Music to your ears: first recital is a delight

By Elena Tafone
Correspondent

The Department of Music’s Afternoon Recital Series kicked off by showcasing the multi-instrumental achievements of its students on Wednesday, Sept. 18.

Mason is accompanied by piano as he woos the audience on the flute. (Photo by Melanie Orr)

The recital, held in Mayo Concert Hall, included performances by students Alexander Mason, Eden Roberts, Manuel Martinez, Raquel L. Nobile and Jakob Lenhardt to an audience of  peers, friends and relatives.

“(The recitals) are a requirement for music majors, but I do enjoy them,” art history and music double major Stephani Faljean said.

Mason, a flutist who typically practices at least three hours a day, opened the show.

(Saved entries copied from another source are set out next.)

$ cat config.mk
export PLATFORM = sky130hd
export DESIGN_NAME = elevator_scan_controller_top
export DESIGN_NICKNAME = d
export VERILOG_FILES = /design/src/rtl/core/esc_pkg.sv /design/src/rtl/core/elevator_scan_controller_top.sv
export SDC_FILE = /design/constraint.sdc
export NUM_CORES = 1
export LEC_CHECK = 0
export BUFFER_PORTS_ARGS = -buffer_cell sky130_fd_sc_hd__buf_4
export CAP_MARGIN = 10
export CORE_UTILIZATION = 45
export CTS_CLUSTER_DIAMETER = 30
export DETAILED_ROUTE_END_ITERATION = 10
export MAX_ROUTING_LAYER = met4
export PLACE_DENSITY = 0.66
export SLEW_MARGIN = 20
export SYNTH_ARGS = -nofsm -noshare
export SYNTH_HDL_FRONTEND = slang
export SYNTH_SLANG_ARGS = --single-unit
$ cat constraint.sdc
create_clock -name clk -period 2.9 [get_ports clk]
set_input_delay 0.725 -clock clk [delete_from_list [all_inputs] [get_ports clk]]
set_output_delay 0.725 -clock clk [all_outputs]
set_load 0.02 [all_outputs]
$ cat src/rtl/core/esc_pkg.sv
// esc_pkg: shared widths, event/command/direction codes and the control store
// for the elevator scan controller. No dependencies.
`default_nettype none

package esc_pkg;

  // sizes
  localparam int FLOORS  = 16;
  localparam int FLOOR_W = 4;
  localparam int OP_W    = 3;
  localparam int CMD_W   = 3;
  localparam int DIR_W   = 2;
  localparam int CAR_W   = 8;
  localparam int UPC_W   = 4;
  localparam int IN_W    = 16;
  localparam int OUT_W   = 24;

  localparam logic [CAR_W-1:0] CAR_ID_RESET = 8'd97;

  // event codes
  localparam logic [OP_W-1:0] OP_DOOR_OPENED = 3'd0;
  localparam logic [OP_W-1:0] OP_DOOR_CLOSED = 3'd1;
  localparam logic [OP_W-1:0] OP_HALL_BUTTON = 3'd2;
  localparam logic [OP_W-1:0] OP_CAR_BUTTON  = 3'd3;
  localparam logic [OP_W-1:0] OP_FLOOR_REACH = 3'd4;

  // direction codes
  localparam logic [DIR_W-1:0] DIR_STOP = 2'd0;
  localparam logic [DIR_W-1:0] DIR_UP   = 2'd1;
  localparam logic [DIR_W-1:0] DIR_DOWN = 2'd2;

  // command codes
  localparam logic [CMD_W-1:0] CMD_LAMP_ON  = 3'd0;
  localparam logic [CMD_W-1:0] CMD_LAMP_OFF = 3'd1;
  localparam logic [CMD_W-1:0] CMD_CLOSE    = 3'd2;
  localparam logic [CMD_W-1:0] CMD_UP       = 3'd3;
  localparam logic [CMD_W-1:0] CMD_DOWN     = 3'd4;
  localparam logic [CMD_W-1:0] CMD_STOP     = 3'd5;
  localparam logic [CMD_W-1:0] CMD_OPEN     = 3'd6;

  // continue conditions: after the step's command, go on or finish
  localparam logic [1:0] CONT_END       = 2'd0;
  localparam logic [1:0] CONT_MOVING    = 2'd1;
  localparam logic [1:0] CONT_HALL_SAME = 2'd2;
  localparam logic [1:0] CONT_ALWAYS    = 2'd3;

  // program entry points
  localparam logic [UPC_W-1:0] UA_DOOR_OPENED = 4'd0;
  localparam logic [UPC_W-1:0] UA_DOOR_CLOSED = 4'd2;
  localparam logic [UPC_W-1:0] UA_HALL_BUTTON = 4'd3;
  localparam logic [UPC_W-1:0] UA_FLOOR_REACH = 4'd5;

  // one control word: command source, floor source, continue condition
  typedef struct packed {
    logic             move_sel;  // command follows travel direction
    logic [CMD_W-1:0] cmd;
    logic             tgt_sel;   // floor field from target_floor
    logic [1:0]       cont;
  } uword_t;

  // control store
  function automatic uword_t urom(input logic [UPC_W-1:0] addr);
    uword_t w;
    case (addr)
      // door opened
      4'd0: w = '{1'b0, CMD_LAMP_OFF, 1'b0, CONT_MOVING};
      4'd1: w = '{1'b0, CMD_CLOSE,    1'b0, CONT_END};
      // door closed
      4'd2: w = '{1'b1, CMD_STOP,     1'b0, CONT_END};
      // hall button
      4'd3: w = '{1'b0, CMD_LAMP_ON,  1'b1, CONT_HALL_SAME};
      4'd4: w = '{1'b0, CMD_LAMP_OFF, 1'b1, CONT_END};
      // floor reached with a request here
      4'd5: w = '{1'b0, CMD_STOP,     1'b0, CONT_MOVING};
      4'd6: w = '{1'b1, CMD_STOP,     1'b0, CONT_ALWAYS};
      4'd7: w = '{1'b0, CMD_STOP,     1'b0, CONT_ALWAYS};
      4'd8: w = '{1'b0, CMD_OPEN,     1'b0, CONT_END};
      default: w = '{1'b0, CMD_STOP,  1'b0, CONT_END};
    endcase
    return w;
  endfunction

endpackage

`default_nettype wire

$ cat src/rtl/core/elevator_scan_controller_top.sv
// elevator_scan_controller_top: single-car collective controller driven by a
// microprogram in the control store. Depends on esc_pkg.
`default_nettype none

// An event word is taken when in_tready is high; the block then decodes it in
// ST_DECODE (updating direction and the request bitmap) and issues each
// command that the event produces in ST_RUN, stepping through the control
// store and holding while the output is stalled. An event gives no command or
// up to four commands. The output register frees the input side once the last
// command is loaded, so the next event may enter while that command still
// waits. car_id resets to 97 and is written through the cfg port; the user
// must write it only while the block is idle; the block does not enforce it.
module elevator_scan_controller_top (
  input  logic                       clk,
  input  logic                       rst_n,
  // in_tdata: opcode[2:0], current_floor[6:3], target_floor[10:7], zero fill
  input  logic                       in_tvalid,
  output logic                       in_tready,
  input  logic [esc_pkg::IN_W-1:0]   in_tdata,
  // out_tdata: command[2:0], command_floor[6:3], target_car[14:7],
  // direction_after[16:15], zero fill
  output logic                       out_tvalid,
  input  logic                       out_tready,
  output logic [esc_pkg::OUT_W-1:0]  out_tdata,
  output logic                       out_tlast,
  input  logic                       cfg_valid,
  output logic                       cfg_ready,
  input  logic [esc_pkg::CAR_W-1:0]  cfg_data
);
  import esc_pkg::*;

  localparam logic [1:0] ST_IDLE   = 2'd0;
  localparam logic [1:0] ST_DECODE = 2'd1;
  localparam logic [1:0] ST_RUN    = 2'd2;

  logic [1:0]         state_r, state_nxt;
  logic [UPC_W-1:0]   upc_r, upc_nxt;
  logic [OP_W-1:0]    op_r;
  logic [FLOOR_W-1:0] cur_r, tgt_r;
  logic [DIR_W-1:0]   dir_r, dir_nxt;
  logic [FLOORS-1:0]  pend_r, pend_nxt;
  logic               hall_same_r, hall_same_nxt;
  logic [CAR_W-1:0]   car_id_r;
  logic               out_valid_r;
  logic [OUT_W-1:0]   out_data_r;
  logic               out_last_r;

  logic               in_acc;
  logic [DIR_W-1:0]   dir_old;
  logic [FLOORS-1:0]  cur_bit, tgt_bit, pend_open;
  logic               up_any, dn_any;
  logic               entry_go;
  logic [UPC_W-1:0]   entry_pc;
  uword_t             uw;
  logic [CMD_W-1:0]   move_cmd, step_cmd;
  logic [FLOOR_W-1:0] step_floor;
  logic               step_cont;
  logic               emit;

  assign in_tready  = (state_r == ST_IDLE);
  assign in_acc     = in_tvalid && in_tready;
  assign cfg_ready  = 1'b1;
  assign out_tvalid = out_valid_r;
  assign out_tdata  = out_data_r;
  assign out_tlast  = out_last_r;

  // one-hot floor bits; floors beyond the bitmap give no bit
  always_comb begin
    for (int i = 0; i < FLOORS; i++) begin
      cur_bit[i] = (int'(cur_r) == i);
      tgt_bit[i] = (int'(tgt_r) == i);
    end
  end

  // requests above and below the car after clearing the current floor
  always_comb begin
    pend_open = pend_r & ~cur_bit;
    up_any    = 1'b0;
    dn_any    = 1'b0;
    for (int i = 0; i < FLOORS; i++) begin
      up_any = up_any | (pend_open[i] & (i > int'(cur_r)));
      dn_any = dn_any | (pend_open[i] & (i < int'(cur_r)));
    end
  end

  assign dir_old = (dir_r == DIR_UP || dir_r == DIR_DOWN) ? dir_r : DIR_STOP;

  // event decode: new direction and bitmap, program entry
  always_comb begin
    dir_nxt       = dir_old;
    pend_nxt      = pend_r;
    hall_same_nxt = 1'b0;
    entry_go      = 1'b0;
    entry_pc      = UA_DOOR_OPENED;
    case (op_r)
      OP_DOOR_OPENED: begin
        pend_nxt = pend_open;
        entry_go = 1'b1;
        entry_pc = UA_DOOR_OPENED;
        if (dir_old == DIR_UP) begin
          dir_nxt = up_any ? DIR_UP : (dn_any ? DIR_DOWN : DIR_STOP);
        end else if (dir_old == DIR_DOWN) begin
          dir_nxt = dn_any ? DIR_DOWN : (up_any ? DIR_UP : DIR_STOP);
        end
      end
      OP_DOOR_CLOSED: begin
        entry_go = 1'b1;
        entry_pc = UA_DOOR_CLOSED;
      end
      OP_HALL_BUTTON: begin
        entry_go      = 1'b1;
        entry_pc      = UA_HALL_BUTTON;
        hall_same_nxt = (dir_old == DIR_STOP) && (tgt_r == cur_r);
        if (!hall_same_nxt) begin
          pend_nxt = pend_r | tgt_bit;
          if (dir_old == DIR_STOP) begin
            dir_nxt = (tgt_r < cur_r) ? DIR_DOWN : DIR_UP;
          end
        end
      end
      OP_CAR_BUTTON: begin
        pend_nxt = pend_r | tgt_bit;
        if (tgt_r > cur_r && dir_old != DIR_DOWN) begin
          dir_nxt = DIR_UP;
        end else if (tgt_r < cur_r && dir_old != DIR_UP) begin
          dir_nxt = DIR_DOWN;
        end
      end
      OP_FLOOR_REACH: begin
        entry_go = |(pend_r & cur_bit);
        entry_pc = UA_FLOOR_REACH;
      end
      default: begin
        entry_go = 1'b0;
      end
    endcase
  end

  // microprogram step: command, floor and whether the program goes on
  always_comb begin
    uw         = urom(upc_r);
    move_cmd   = (dir_r == DIR_UP) ? CMD_UP : ((dir_r == DIR_DOWN) ? CMD_DOWN : CMD_STOP);
    step_cmd   = uw.move_sel ? move_cmd : uw.cmd;
    step_floor = uw.tgt_sel ? tgt_r : cur_r;
    case (uw.cont)
      CONT_END:       step_cont = 1'b0;
      CONT_MOVING:    step_cont = (dir_r != DIR_STOP);
      CONT_HALL_SAME: step_cont = hall_same_r;
      CONT_ALWAYS:    step_cont = 1'b1;
      default:        step_cont = 1'b0;
    endcase
  end

  assign emit = (state_r == ST_RUN) && (!out_valid_r || out_tready);

  // sequencer
  always_comb begin
    state_nxt = state_r;
    upc_nxt   = upc_r;
    case (state_r)
      ST_IDLE: begin
        if (in_acc) begin
          state_nxt = ST_DECODE;
        end
      end
      ST_DECODE: begin
        upc_nxt   = entry_pc;
        state_nxt = entry_go ? ST_RUN : ST_IDLE;
      end
      ST_RUN: begin
        if (emit) begin
          upc_nxt   = upc_r + UPC_W'(1);
          state_nxt = step_cont ? ST_RUN : ST_IDLE;
        end
      end
      default: begin
        state_nxt = ST_IDLE;
      end
    endcase
  end

  // control state
  always_ff @(posedge clk) begin
    if (!rst_n) begin
      state_r     <= ST_IDLE;
      upc_r       <= '0;
      dir_r       <= DIR_STOP;
      pend_r      <= '0;
      car_id_r    <= CAR_ID_RESET;
      out_valid_r <= 1'b0;
    end else begin
      state_r <= state_nxt;
      upc_r   <= upc_nxt;
      if (state_r == ST_DECODE) begin
        dir_r  <= dir_nxt;
        pend_r <= pend_nxt;
      end
      if (cfg_valid && cfg_ready) begin
        car_id_r <= cfg_data;
      end
      // a new word reloads the slot, otherwise an accepted word empties it
      if (emit) begin
        out_valid_r <= 1'b1;
      end else if (out_tready) begin
        out_valid_r <= 1'b0;
      end
    end
  end

  // payload registers
  always_ff @(posedge clk) begin
    if (in_acc) begin
      op_r  <= in_tdata[2:0];
      cur_r <= in_tdata[6:3];
      tgt_r <= in_tdata[10:7];
    end
    if (state_r == ST_DECODE) begin
      hall_same_r <= hall_same_nxt;
    end
    if (emit) begin
      out_data_r <= {7'b0, dir_r, car_id_r, step_floor, step_cmd};
      out_last_r <= !step_cont;
    end
  end

endmodule

`default_nettype wire

==> key figures, run 1 <==
Floorplan
  – Die Ht: 92.6 µm
  – Die ar.: 0.00857 mm²
  – Ports: 57
  – Die width: 92.6 µm
  – Row cnt: 32
  – Initial Util: 47.0%
  – Core box area: 0.00785 mm²

STA
  – Fin Setup TNS: 0 ns
  – Slew margin rel.: 55.7%
  – Final slew viol count: 0
  – RSZ-0062 raised after global routing: no
  – Final worst clock skew: 0.00891 ns
  – Fmax: 408 MHz
  – Worst slew pin tran: 0.664 ns
  – Fin crit share: 84.5%
  – Hold Vio Cnt, Final: 0
  – Setup-failing EPs final: 0
  – Min Tclk post-route: 2.45 ns

Finish
  – Antenna Cells: 0
  – Syn-to-layout area delta: 16.2%
  – Finished Cell Area: 0.00429 mm²
  – Layout cells sized above 1: 23.0%
  – Nets: 451

Synthesis
  – Simple-gate share of the synthesized area: 18.8%
  – Register area share after synthesis: 46.1%
  – Largest family of logic cells by synthesized area: simple AND/OR/NAND/NOR gates
  – Post-Syn Area: 0.00369 mm²
  – XOR/XNOR Fraction of Synth Area: 0.949%
  – Top_reg_cell synth: dfxtp_1
  – Ys Warns: 0
  – Leading area contributor after synthesis: edfxtp_1
  – Synth top area cells: edfxtp_1 24%, dfxtp_1 22%, o21ai_0 4.9%
  – Async set-reset flop share out of synthesis: 0%
  – Syn Inst Count: 367
  – Count of flip-flops with a built-in enable after synthesis: 30
  – Post-synthesis compound-gate area fraction: 18.7%
  – Area share of the largest cell type after synthesis: 24.4%
  – #FFs+latches synth: 70
  – Post-synthesis mux area share: 5.19%
  – Yosys cell types: 72
  – Syn Area/Cell: 10.1 µm²
  – Synth Area in Adders: 3.39%

Setup path
  – Startpoint Class: flop
  – Crit path max-delay cell type: edfxtp_1
  – Reg-to-reg startpoint: cur_r[0]
  – Worst Setup End Kind: flop
  – RR Endpoint: dir_r[1]
  – Crit Path Class: flop to flop
  – Worst Reg-to-Reg Cells: 6
  – Crit path DAT: 2.70 ns
  – Biggest cell delay along the critical path: 0.68 ns
  – Worst path top cell family by delay: simple AND/OR/NAND/NOR gates
  – R2R setup slack: 0.45 ns
  – CP Data Required Time: 3.15 ns
  – Crit path max fanout: 19
  – WP buf/inv: 0
  – CP Launch Point: cur_r[0]
  – Crit-path cells: or4b_1 -> a221oi_2 -> o221ai_2 -> nor4_4 -> a2111oi_2 -> a31o_1

Run status
  – Status: completed

Clock network
  – CTS tree: yes
  – H-tree levels: 3
  – Post CTS Setup Buffer Count: 0
  – TritonCTS Sinks: 70
  – CTS Hold Buffers Added: 0
  – Root buffer cell: clkbuf_8
  – Clock transition at path regs: 0.08 ns
  – TritonCTS Buffers: 9
  – CTS resizes: 0
  – Clock Path Buffers: 2
  – Clk Latency, worst-skew pair: 0.35 ns

Pwr
  – NetSw: 592 µW
  – Logic pwr share: 11.4%
  – Total Power: 2270 µW
  – Switching Share: 26.1%
  – Cell leakage power: 0.00165 µW
  – Peak supply drop: 0.000308 V
  – PwrDens: 529 mW/mm²
  – Design internal power: 1680 µW
  – Seq pwr share: 49.0%
  – Clk pwr share: 39.6%

Job
  – Max-cap viol count: 0

Global route
  – Initial antenna violation count: 0
  – Vias in the first global route: 2810
  – Pin count of the biggest net entering global routing: 41
  – Grt total ovfl: 0
  – Gr usage total: 21.0%
  – First-pass GRT wire length: 13600 µm

Detailed routing
  – Final WL: 8190 µm
  – WL/cell: 15.8 µm
  – # DRC: 0
  – Vias per inst: 5.71
  – Routed Antenna Nets: 0
  – Iteration count of the initial detailed-routing pass: 5
  – DR vias: 2965
  – DRT iter0 DRCs: 159

Place
  – Detailed placer's ending HPWL: 5890 µm
  – Placed inst area: 0.00406 mm²
  – IO Port Bufs: 43
  – GP Congestion: 0.915

Worst hold path
  – Min-Delay Endpoint: out_tdata[11]
  – Hold Crit Class: flop to flop
  – Hold Path Origin: car_id_r[4]
  – Hold path depth: 0
==> layer usage <==
metal / part of all wire (%) / GRT usage [%] / up-vias / routed length, µm
li1: - / - / 1428 / -
met1: 46 / 26.9 / 1388 / 3800
met2: 46 / 33.1 / 134 / 3770
met3: 6.3 / 4.43 / 15 / 513
met4: 1.3 / 7.03 / 0 / 110
met5: 0 / - / - / 0
==> placed cells by master (no fill, tap or decap), types with 6 or more instances in the layout <==
cell type / n
buf_4: 55
dfxtp_1: 40
o21ai_0: 36
edfxtp_1: 30
nor2_1: 24
nand2_1: 19
a21oi_1: 18
and2_1: 16
mux2i_1: 11
ha_1: 10
inv_1: 9
nand3_1: 9
clkbuf_8: 9
nor2b_1: 8
conb_1: 8
nand2b_1: 7
mux2_2: 6
==> cell usage after synthesis (3+ instances only) <==
cell / instances
and2_1: 16
nor3_1: 4
ha_1: 10
nor2b_1: 8
or3_1: 5
a21boi_1: 4
inv_1: 9
o21ai_0: 36
nand3b_1: 4
nor3b_1: 5
nor2_1: 24
nand2_1: 19
nand4_1: 4
clkbuf_1: 9
nand3_1: 9
a31oi_1: 3
o21ai_1: 5
mux2_2: 6
a21oi_1: 18
edfxtp_1: 30
buf_4: 10
buf_6: 4
a211oi_1: 5
a21boi_0: 5
nand2b_1: 7
dfxtp_1: 40
mux2i_1: 11
==> worst reg2reg max path, delay by kind of cell, from the launching register on <==
kind / cells / cell delay (ns)
flops: 1 / 0.68
compound gates: 4 / 0.70
simple gates: 2 / 0.98
==> metrics by stage <==
step | hold WS [ns] | std cells | worst slack [ns] | utilization, %
after floorplan | 0.408 | 373 | 0.484 | -
after global placement | 0.410 | 503 | 0.460 | 51.8
after detailed placement | 0.418 | 503 | 0.456 | 51.8
after CTS | 0.440 | 519 | 0.460 | 54.7
after global routing | 0.446 | 519 | 0.207 | 54.7
final | 0.436 | 519 | 0.450 | 54.7
==> cell families after synthesis <==
group / Yosys count
AOI/OAI and AO/OA: 104
xor gates and xnor gates: 4
adders and majority gates: 10
buffers and inverters: 38
DFF: 70
muxes: 18
other: 2
and+or+nand+nor: 121
==> cell type report <==
type | count | area, µm²
inverters | 11 | 55.1
well taps | 102 | 128
clock inverters | 7 | 104
flip-flops and latches | 70 | 1700
clock buffers | 9 | 124
multi-input cells | 265 | 1760
repair buffers | 55 | 413
fillers | 724 | 3560
==> how the worst max path moves through the flow <==
stage               cells past startpoint   endpoint  slack [ns]
floorplan                               6      uw[3]        0.48
global placement                        6   dir_r[1]        0.46
detailed placement                      6   dir_r[1]        0.46
CTS                                     6   dir_r[1]        0.46
global route                            9  pend_r[8]        0.21
finish                                  6   dir_r[1]        0.45
==> power by group through the flow <==
stage / registers, µW / clock network, µW / logic, µW
2_1_floorplan: 1110 / 0 / 206
3_3_place_gp: 1130 / 0 / 251
3_5_place_dp: 1140 / 0 / 256
4_1_cts: 1110 / 919 / 257
5_1_grt: 1120 / 956 / 286
6_report: 1110 / 900 / 258
==> flip-flops by register name, summed over array words and instances (netlist names) <==
register,count
out_tdata,17
pend_r,16
car_id_r,8
uw,7
cur_r,4
tgt_r,4
upc_r,4
op_r,3
dir_r,2
state_r,2
hall_same_r,1
out_tlast,1
out_tvalid,1
(Power assumes the default switching activity.)
==> run 2, diff against run 1 <==
Clock period 2.9 ns to 2.3 ns, I/O delays scaled along.
==> run 2 against run 1 <==
Effect of this change:
- sequential power rose by 24%
- utilization rose by 2.2 points
- worst setup slack got worse by 0.42 ns
- critical endpoint is now pend_r[4]
==> key figures, run 2 (synthesis gave the netlist of run 1 again) <==
Setup path
  – Biggest cell delay along the critical path: 0.41 ns
  – Crit-path cells: bufinv_8 -> ha_1 -> nand4_1 -> nor3_2 -> nor4_2 -> buf_4 -> nor3b_1 -> buf_4 -> nand4b_1 -> a21boi_1
  – Crit path DAT: 2.54 ns
  – Worst Setup End Kind: flop
  – Worst path most repeated cell: buf_4
  – Crit Path Class: flop to flop
  – CP Data Required Time: 2.57 ns
  – Startpoint Class: flop
  – Crit path max-delay cell type: edfxtp_1
  – Crit path max fanout: 4
  – Worst path top cell family by delay: simple AND/OR/NAND/NOR gates
  – WP buf/inv: 3

STA
  – Fin crit share: 98.6%
  – Hold Vio Cnt, Final: 0
  – Final worst clock skew: 0.00915 ns
  – Final slew viol count: 0
  – Fmax: 441 MHz
  – Setup-failing EPs final: 0
  – Min Tclk post-route: 2.27 ns
  – Hold WS: 0.399 ns
  – RSZ-0062 raised after global routing: yes

Place
  – Placed inst area: 0.00420 mm²
  – Detailed placer's ending HPWL: 6350 µm
  – GP Congestion: 0.937
  – IO Port Bufs: 43

Clock network
  – Clock transition at path regs: 0.08 ns
  – TritonCTS Buffers: 9
  – H-tree levels: 3
  – CTS tree: yes
  – Root buffer cell: clkbuf_8
  – TritonCTS Sinks: 70
  – CTS Hold Buffers Added: 0
  – Clock Path Buffers: 2
  – Clk Latency, worst-skew pair: 0.35 ns

Pwr
  – Cell leakage power: 0.00176 µW
  – Total Power: 2720 µW
  – PwrDens: 609 mW/mm²
  – Peak supply drop: 0.000426 V

Finish
  – Commonest non-fill, non-tap cell in the layout: buf_4
  – Finished Cell Area: 0.00446 mm²
  – Layout cells sized above 1: 28.4%
  – Max FFs per register: 17
  – Fillers: 718
  – Sequential cell area: 0.00170 mm²
  – Most frequent cells in the layout: 81 x buf_4, 40 x dfxtp_1, 36 x o21ai_0, 30 x edfxtp_1, 24 x nor2_1
  – Area of the multi-input gates: 0.00177 mm²
  – Fin util: 56.9%
  – Nets: 478
  – Antenna Cells: 0
  – Syn-to-layout area delta: 21.0%

Floorplan
  – Die width: 92.6 µm
  – Die ar.: 0.00857 mm²
  – Core box area: 0.00785 mm²
  – Initial Util: 47.0%
  – Die Ht: 92.6 µm
  – Row cnt: 32
  – Ports: 57

Detailed routing
  – Final WL: 8650 µm
  – Iteration count of the initial detailed-routing pass: 5
  – Vias per inst: 5.49
  – DR vias: 2995
  – Routed Antenna Nets: 0
  – DRT iter0 DRCs: 241
  – WL/cell: 15.8 µm
  – # DRC: 0

Global route
  – Pin count of the biggest net entering global routing: 30
  – First-pass GRT wire length: 14200 µm
  – Grt total ovfl: 0
  – Initial antenna violation count: 0
  – Gr usage total: 21.9%
  – Vias in the first global route: 2814

Run status
  – Status: completed

Job
  – Max-cap viol count: 0

Worst hold path
  – Hold Crit Class: input port to flop
==> run 2: cell types whose count changed in the layout (fill, tap and decap cells not counted) <==
cell / before / now
buf_4: 55 / 81
bufinv_16: 2 / 0
inv_6: 2 / 4
nor3_1: 4 / 2
nor3_2: 0 / 2
buf_6: 0 / 1
inv_1: 9 / 8
inv_2: 1 / 2
==> run 2: area by class of cell <==
class | instances | share of cell area [%]
multi-input cells | 265 | 39.8
repair buffers | 82 | 13.9
inverters | 11 | 1.23
clock buffers | 9 | 2.78
flip-flops and latches | 70 | 38.1
clock inverters | 7 | 1.37
well taps | 102 | 2.86
==> run 2: report_power, final <==
| part | switching [µW] | leakage [µW] | internal, µW |
|---|---|---|---|
| Combinational | 215 | 0.00107 | 179 |
| Clock | 531 | 0.0000892 | 414 |
| Sequential | 33.9 | 0.000605 | 1350 |
==> run 2: worst paths after layout <==
check,start,to,slack [ns],cells after the start
worst max-delay path,cur_r[1],pend_r[4],0.03,10
worst min-delay path,in_tdata[9],tgt_r[2],0.40,1
worst min register to register,car_id_r[6],out_tdata[13],0.43,0
worst max register to register,cur_r[1],pend_r[4],0.03,10
==> run 2: per-stage QoR <==
step,setup WS [ns],setup TNS [ns],instances
floorplan,0.0341,0,373
global placement,0.0470,0,522
detailed placement,-0.0609,-0.123,522
CTS,0.00330,0,544
global route,-0.0669,-0.155,546
finish,0.0333,0,546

His dedication shined through during his rendition of French composer Paul Taffanel’s “Fantaisie sur le Freischütz.”

“I research a bunch of my favorite flute players on YouTube and Spotify and run them through with my teacher,” Mason said on the topic of piece selection.

Next to perform in the recital was Roberts, a musician whose instrument was her own voice. A mezzo soprano, she performed “Weep You No More Op.12, No.1” by Roger Quilter.

The audience was pulled from the early 20th century into the not-so-distant past when soprano saxophonist Martinez played a smooth concerto by John Mackey.

Yet, the following performance by Nobile was a sharp turn back to the classics with a piece by Mozart. The song “Batti, batti, o bel Masetto” from the opera “Don Giovanni” was sung beautifully, even though it was incomprehensible to listeners who did not understand Italian.

Finally, Lenhardt concluded the show with a playful execution of “Guisganderie,” composed by Faustin and Maurice Jeanjean for clarinet. Despite foregoing sheet music, Lenhardt seemed to visibly feel the music, his body moving almost as much as his fingers.

All four performances also featured piano accompaniment by performers Kathy Shanklin, James Lubrano and Sally Livingston.

“As a (music) student, you have to perform in one every year,” Faljean said. “I’m a senior, so I have my recital in the spring — that will be my main performance.”

For all the practice that goes into the performances, the recitals express the true levels of dedication and passion that students have for music.